Approximately 5,500 curtain wall panels are used on the facade. Each of the office stories has outdoor terraces and operable windows. The movable windows on 520 Fifth Avenue's office stories are unusual for a modern office building in New York City; according to Ian Michael Klein of Rabina, the windows were intended to give the feeling that "you’re not trapped in a glass box". By contrast, most of the city's office buildings completed after the 1961 Zoning Resolution tended not to have operable windows, since it would decrease the efficiency of their central heating, ventilation, and air conditioning (HVAC) systems. The upper-story condominiums are legally required to have operable windows, which are spaced farther apart. The windows on the upper stories are progressively larger, while the ground story has a colonnade.

=== Interior ===
The foundation extends 48 ft below ground and consists of pads measuring 10 to 19 ft thick; the foundation walls are 60 ft thick on average. The elevator pits descend 60 ft below ground level. The superstructure is supported by concrete pillars. Each of the 72 stories is a reinforced concrete floor slab, with steel beams and concrete shear walls linking it to the concrete core; the structure is further reinforced by "belt floors" on floors 32 and 52. The southeast corner of the building, facing Fifth Avenue and 43rd Street, has a 24 by 24 in steel column that rises 31 stories and is connected to the core.

Vicky Charles of Charles & Co. designed 520 Fifth Avenue's interior. The building's main entrance is through a lobby area with walls of walnut wood and a floor of mosaic tiles. There are three lobbies: a residential lobby to the west, an office lobby at the center, and a lobby for members of the building's club to the east. The building is mixed-use, with 100 residences and office space, in addition to restaurants on the first three stories. The office space spans approximately 200000 ft2, with ceilings measuring 12 ft high. Each of the office stories has a separate HVAC system. The building has little retail space because, at the time of its development, retail space on Fifth Avenue between 40th and 49th streets was less profitable than retail space between 50th and 59th streets.

The upper stories include 100 apartments with between one and four bedrooms each. The interiors are painted in neutral colors and have crystal, brass, and wood decorations. In the apartments are kitchens with walnut cabinets, bathrooms with marble floors, and ceilings measuring 10 to 14 ft high. The five highest residences are penthouse apartments, which each occupy a full story. According to Vicky Charles, the residences used "rich colors, hand-printed wallcoverings, soft warm plasters, custom crystal chandeliers, buttery leathers, and luxurious plush upholstery".

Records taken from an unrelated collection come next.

`src/rtl/spi_word_tx_if.sv`:
```
// spi_word_tx_if: bus between the test-pattern memory, the SPI serializer and
// the CC1200 SPI pins.
//   tran_en    memory -> tx   level enable, high = stream words
//   data_in    memory -> tx   registered word to send (WORD_W bits)
//   next_read  tx -> memory   one-cycle pulse, word latched, advance address
//   spi_sclk   tx -> pins     SPI clock, mode 0
//   spi_mosi   tx -> pins     SPI data out
//   spi_cs_n   tx -> pins     active-low chip select, one word per frame
// modport master: the serializer side. modport slave: memory/pin side.
interface spi_word_tx_if #(
  parameter int WORD_W = 12
);
  logic              tran_en;
  logic [WORD_W-1:0] data_in;
  logic              next_read;
  logic              spi_sclk;
  logic              spi_mosi;
  logic              spi_cs_n;

  modport master (
    input  tran_en, data_in,
    output next_read, spi_sclk, spi_mosi, spi_cs_n
  );

  modport slave (
    output tran_en, data_in,
    input  next_read, spi_sclk, spi_mosi, spi_cs_n
  );
endinterface

```
`src/rtl/spi_word_tx.sv`:
```
// spi_word_tx: SPI mode-0 master that serializes words from the pattern
// memory. One word per CS_N frame, a one-cycle next_read pulse per word.
// Ports:
//   clk       system clock, rising edge
//   rstn      asynchronous active-low reset
//   bus       spi_word_tx_if.master (tran_en, data_in, next_read, spi_*)
//   busy      high whenever the FSM is not IDLE
//   word_cnt  words fully transmitted since reset, wraps at 16 bits
// Parameters: WORD_W bits/word, CLK_DIV sclk half period in clk cycles,
//   GAP_CYC CS_N-high cycles in the GAP state between words.
// Build option: define SPI_LSB_FIRST_EN to shift data_in[0] first
//   (default shifts data_in[WORD_W-1] first). Timing is identical.
module spi_word_tx #(
  parameter int WORD_W  = 12,
  parameter int CLK_DIV = 2,
  parameter int GAP_CYC = 4
) (
  input  logic          clk,
  input  logic          rstn,
  spi_word_tx_if.master bus,
  output logic          busy,
  output logic [15:0]   word_cnt
);
  localparam int DIV_W = $clog2(2*CLK_DIV);
  localparam int BIT_W = $clog2(WORD_W);
  localparam int GAP_W = $clog2(GAP_CYC);
  localparam logic [DIV_W-1:0] DIV_HALF = DIV_W'(CLK_DIV-1);
  localparam logic [DIV_W-1:0] DIV_LAST = DIV_W'(2*CLK_DIV-1);
  localparam logic [BIT_W-1:0] BIT_LAST = BIT_W'(WORD_W-1);
  localparam logic [GAP_W-1:0] GAP_LAST = GAP_W'(GAP_CYC-1);

  typedef enum logic [2:0] {S_IDLE, S_WAIT, S_LOAD, S_SHIFT, S_GAP} state_t;

  state_t            state, state_nxt;
  logic [WORD_W-1:0] shift_reg, shift_nxt, shift_adv;
  logic [BIT_W-1:0]  bit_cnt, bit_nxt;
  logic [DIV_W-1:0]  div_cnt, div_nxt;
  logic [GAP_W-1:0]  gap_cnt, gap_nxt;
  logic              sclk_q, sclk_nxt;
  logic              cs_n_q, cs_n_nxt;
  logic              next_read_q, next_read_nxt;
  logic              busy_nxt;
  logic [15:0]       word_cnt_nxt;

  // mosi is taken straight from the outgoing end of the shift register, so
  // it is registered and drops to 0 when the register is cleared after the
  // last bit.
`ifdef SPI_LSB_FIRST_EN
  assign shift_adv    = {1'b0, shift_reg[WORD_W-1:1]};
  assign bus.spi_mosi = shift_reg[0];
`else
  assign shift_adv    = {shift_reg[WORD_W-2:0], 1'b0};
  assign bus.spi_mosi = shift_reg[WORD_W-1];
`endif

  assign bus.spi_sclk  = sclk_q;
  assign bus.spi_cs_n  = cs_n_q;
  assign bus.next_read = next_read_q;

  always_comb begin
    state_nxt    = state;
    shift_nxt    = shift_reg;
    bit_nxt      = bit_cnt;
    div_nxt      = div_cnt;
    gap_nxt      = gap_cnt;
    sclk_nxt     = sclk_q;
    cs_n_nxt     = cs_n_q;
    word_cnt_nxt = word_cnt;
    case (state)
      S_IDLE: if (bus.tran_en) state_nxt = S_WAIT;
      // one spare cycle so the memory's first word has settled on data_in
      S_WAIT: state_nxt = S_LOAD;
      S_LOAD: begin
        shift_nxt = bus.data_in;
        cs_n_nxt  = 1'b0;
        bit_nxt   = '0;
        div_nxt   = '0;
        sclk_nxt  = 1'b0;
        state_nxt = S_SHIFT;
      end
      S_SHIFT: begin
        if (div_cnt == DIV_LAST) begin
          sclk_nxt = 1'b0;
          div_nxt  = '0;
          if (bit_cnt == BIT_LAST) begin
            cs_n_nxt     = 1'b1;
            shift_nxt    = '0;
            word_cnt_nxt = word_cnt + 16'd1;
            gap_nxt      = '0;
            state_nxt    = S_GAP;
          end else begin
            bit_nxt   = bit_cnt + BIT_W'(1);
            shift_nxt = shift_adv;
          end
        end else begin
          div_nxt = div_cnt + DIV_W'(1);
          if (div_cnt == DIV_HALF) sclk_nxt = 1'b1;
        end
      end
      S_GAP: begin
        // tran_en is only looked at on the last gap cycle, so a drop and
        // re-rise inside the gap still counts as enabled
        if (gap_cnt == GAP_LAST) state_nxt = bus.tran_en ? S_LOAD : S_IDLE;
        else                     gap_nxt   = gap_cnt + GAP_W'(1);
      end
      default: state_nxt = S_IDLE;
    endcase
    // registered from the next state so both line up with the state itself
    next_read_nxt = (state_nxt == S_LOAD);
    busy_nxt      = (state_nxt != S_IDLE);
  end

  always_ff @(posedge clk or negedge rstn) begin
    if (!rstn) begin
      state       <= S_IDLE;
      shift_reg   <= '0;
      bit_cnt     <= '0;
      div_cnt     <= '0;
      gap_cnt     <= '0;
      sclk_q      <= 1'b0;
      cs_n_q      <= 1'b1;
      next_read_q <= 1'b0;
      busy        <= 1'b0;
      word_cnt    <= '0;
    end else begin
      state       <= state_nxt;
      shift_reg   <= shift_nxt;
      bit_cnt     <= bit_nxt;
      div_cnt     <= div_nxt;
      gap_cnt     <= gap_nxt;
      sclk_q      <= sclk_nxt;
      cs_n_q      <= cs_n_nxt;
      next_read_q <= next_read_nxt;
      busy        <= busy_nxt;
      word_cnt    <= word_cnt_nxt;
    end
  end
endmodule

```
`src/flat_wrapper.sv`:
```
// flat-port wrapper written by rule: the top's interface ports become plain ports
module spi_word_tx_flat 
#(
  parameter int WORD_W  = 12,
  parameter int CLK_DIV = 2,
  parameter int GAP_CYC = 4
)
  (clk, rstn, busy, word_cnt, bus_tran_en, bus_data_in, bus_next_read, bus_spi_sclk, bus_spi_mosi, bus_spi_cs_n);
  spi_word_tx_if #(.WORD_W(WORD_W)) bus_i ();
  input  logic clk;
  input  logic rstn;
  output logic busy;
  output logic [15:0] word_cnt;
  input wire logic [$bits(bus_i.tran_en)-1:0] bus_tran_en;
  input wire logic [$bits(bus_i.data_in)-1:0] bus_data_in;
  output wire logic [$bits(bus_i.next_read)-1:0] bus_next_read;
  output wire logic [$bits(bus_i.spi_sclk)-1:0] bus_spi_sclk;
  output wire logic [$bits(bus_i.spi_mosi)-1:0] bus_spi_mosi;
  output wire logic [$bits(bus_i.spi_cs_n)-1:0] bus_spi_cs_n;
  assign bus_i.tran_en = bus_tran_en;
  assign bus_i.data_in = bus_data_in;
  assign bus_next_read = bus_i.next_read;
  assign bus_spi_sclk = bus_i.spi_sclk;
  assign bus_spi_mosi = bus_i.spi_mosi;
  assign bus_spi_cs_n = bus_i.spi_cs_n;
  spi_word_tx #(.WORD_W(WORD_W), .CLK_DIV(CLK_DIV), .GAP_CYC(GAP_CYC)) u_core (.clk(clk), .rstn(rstn), .bus(bus_i), .busy(busy), .word_cnt(word_cnt));
endmodule
```
`config.mk`:
```
export PLATFORM = sky130hd
export DESIGN_NAME = spi_word_tx_flat
export DESIGN_NICKNAME = d
export VERILOG_FILES = /design/src/rtl/spi_word_tx_if.sv /design/src/rtl/spi_word_tx.sv /design/src/flat_wrapper.sv
export SDC_FILE = /design/constraint.sdc
export NUM_CORES = 1
export LEC_CHECK = 0
export CAP_MARGIN = 20
export CORE_MARGIN = 2
export CORE_UTILIZATION = 45
export CTS_BUF_LIST = sky130_fd_sc_hd__clkbuf_16
export CTS_CLUSTER_DIAMETER = 60
export DETAILED_ROUTE_END_ITERATION = 7
export GPL_TIMING_DRIVEN = 0
export PLACE_DENSITY = 0.7
export SKIP_CTS_REPAIR_TIMING = 1
export SLEW_MARGIN = 0
export SYNTH_ARGS = -nofsm -noshare
export SYNTH_HDL_FRONTEND = slang
export SYNTH_SLANG_ARGS = --single-unit
```
`constraint.sdc`:
```
create_clock -name clk -period 4 [get_ports clk]
set_input_delay 0.8 -clock clk [delete_from_list [all_inputs] [get_ports clk]]
set_output_delay 0.8 -clock clk [all_outputs]
set_load 0.005 [all_outputs]
```
==> results.cfg <==
[yosys]
synth_compound_area_share_pct = 13.59
synth_cells = 187
syn_area_um2 = 2044
yosysWarnings = 0
synth_mux_area_share_pct = 0.5508
synthXorXnorAreaFrac_pct = 6.426
synth-adder-area-share_pct = 3.060
seq_area_frac_synth_pct = 52.69
syn-num-nets = 207
ys_types = 41
synthTopCellsByArea = dfrtp_1 51%, xnor2_1 4.3%, a22oi_1 4.0%
synth_area_leader_cell = dfrtp_1
ys_seq_elements = 43
yosys.area.top_type_share_pct = 51.41
synth_top_family_by_area = simple AND/OR/NAND/NOR gates
synth-simple-area-share_pct = 21.24
synth_area_per_cell_um2 = 10.93

[drt]
first_pass_iters = 4
drt-met1-wl_mm = 1.837
post_drt_wl_per_cell_um = 13.69
wl_met3_um = 159
avgViaCountPerCell = 5.385
dr.first_iter.drc_count = 95
drc = 0
ant_nets = 0
dr_total_vias = 1524
dr_wl_met2_mm = 1.825
wl_mm = 3.875
routed.top_layer = met4

[layout]
syn_to_final_growth_pct = 27.72
area.sequential_um2 = 1077
drive_gt1_share_pct = 11.69
num-fill-cells = 372
layout_common_cells = 42 x dfrtp_1, 34 x clkdlybuf4s50_1, 20 x nor2_1
largest_reg_flops = 16
layout_commonest_cell = dfrtp_1
multi_input_area_um2 = 917.1
final_nets = 250
diodes = 0

[timing]
grt_setup_unrepaired = false
slew_viol_final = 0
hold_viol_final = 0
finalCriticalPeriod_ps = 2138
timing.final.ws_setup_ps = 1862
fin_tns_setup_ps = 0
fmax_mhz = 467.8
fin_crit_sh_pct = 53.44
whs_ps = 425.3
timing.slew.headroom_pct = 75.88
worst_slew_pin_slew_ps = 356.8
finalSetupViolCount = 0
skew_ps = 4.307

[worst_setup_path]
worstPathCellList = clkdlybuf4s50_1
r2r_cells = 5
crit_arrival_ps = 1340
cp.depth = 1
cp-start-kind = flop
timing.rr.start = u_core.div_cnt[0]
cpPeakStageDelay_ps = 550
reg2reg_slack_ps = 2180
reg2reg_to = u_core.busy
worst_ep_required_time_ps = 3200
critPathBufInv = 1
critical-path-top-delay-family = flip-flops
endpoint_kind = primary output
critical_path_class = reg2out
critPathSlowestCell = dfstp_2
crit_fanout = 2

[run_status]
status = finished clean

[power]
ir_worst_vdd_mv = 0.3610
total_power_mw = 1.401
p_leak_nw = 1.204
p_per_area_nw_per_um2 = 536.6

[clock_network]
root_buffer = clkbuf_16
insertion_delay_ps = 280
h-tree-depth = 2
cts_inserted_buffers = 5
cts.sinks = 43
cts_tree = done
path_clk_slew_ps = 60
cts_buffer_depth = 2

[floorplan]
start_util_pct = 46.95
die_x_um = 71.41
num_rows = 24
coreArea_um2 = 4354
die-area_um2 = 5099
die_h_um = 71.41
ioPinCount = 36

[global_routing]
grt_antenna_before_repair = 0
grt_usage_pct = 16.97
grt_pass1_wl_mm = 6.796
grt_max_degree = 29
grt_pass1_vias = 1437
overflow = 0

[run]
cap_violations = 0

[placed_design]
io_buffers = 35
post-place-ws_ps = 1974
hpwlAfterDp_mm = 2.846
gp_congestion = 0.7322

[hold_path]
hold_class = in2async
[cells by family after synthesis]
group | Yosys count
AO/OA/AOI/OAI | 41
XOR/XNOR | 15
adder cells (fa/ha/maj) | 5
buffers and inverters | 10
flip-flops | 43
multiplexers | 1
AND/OR/NAND/NOR | 72
[synthesized netlist by cell type, drive strengths merged]
master,n
nand3,5
xnor2,10
buf,8
a2bb2oi,1
nand4,6
and4,2
mux2,1
a22o,5
nand3b,4
or2,1
and4b,1
nand2b,2
and3b,1
dfrtp,42
inv,2
and2b,1
dfstp,1
o31ai,2
nor2b,2
and3,2
and2,1
xor2,5
nor4b,1
nand4b,1
nor4,3
nor3,3
a21bo,1
a21o,2
ha,5
a22oi,11
a21oi,13
nand2,16
o21ai,6
nor2,20
[metal layers]
layer,GRT usage (%),vias up
li1,-,757
met1,23.55,735
met2,25.51,28
met3,4.782,4
met4,6.289,0
met5,0,-
[metrics by stage]
step	utilization (%)	instances	cell area, µm²
after floorplan	-	187	2044
after detailed placement	56.84	275	2475
after CTS	59.97	283	2611
after global routing	59.97	283	2611
after global placement	56.49	274	2460
final	59.97	283	2611
[cell type report]
cell class	instances	area share [%]
plain buffers	8	1.629
clock buffers	5	4.792
clock inverters	3	0.4312
inverters	2	0.2875
multi-input cells	134	35.12
flip-flops and latches	43	41.26
well taps	52	2.492
repair buffers	36	13.99
[where the power goes]
part / internal [mW] / leakage (nW) / switching, mW
Sequential: 0.533 / 0.532 / 0.0731
Combinational: 0.210 / 0.602 / 0.207
Clock: 0.224 / 0.0701 / 0.153
Total: 0.967 / 1.20 / 0.434
[how the worst max path moves through the flow]
stage	startpoint	end	slack [ps]
floorplan	u_core.div_cnt[0]	u_core.busy	2370
global placement	rstn	u_core.bus.spi_sclk	990
detailed placement	bus_tran_en	u_core.busy	1970
CTS	u_core.bus.spi_cs_n	bus_spi_cs_n	1860
global route	u_core.bus.spi_cs_n	bus_spi_cs_n	1840
finish	u_core.bus.spi_cs_n	bus_spi_cs_n	1860
No activity file was read; power rests on OpenSTA's default activity.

The building includes a private club called Moss, to which tenants receive free membership. The club contains the Babette restaurant, Turkish baths, lounges, and a pickleball court. On the top floor, which is numbered as the 88th because of its 880 ft height above ground level, is a game room, library, sun room, and dining room. The sun room measures 16 by 25 ft across with three glass walls. The top five stories contain a tuned mass damper weighing 500 ST along with mechanical equipment.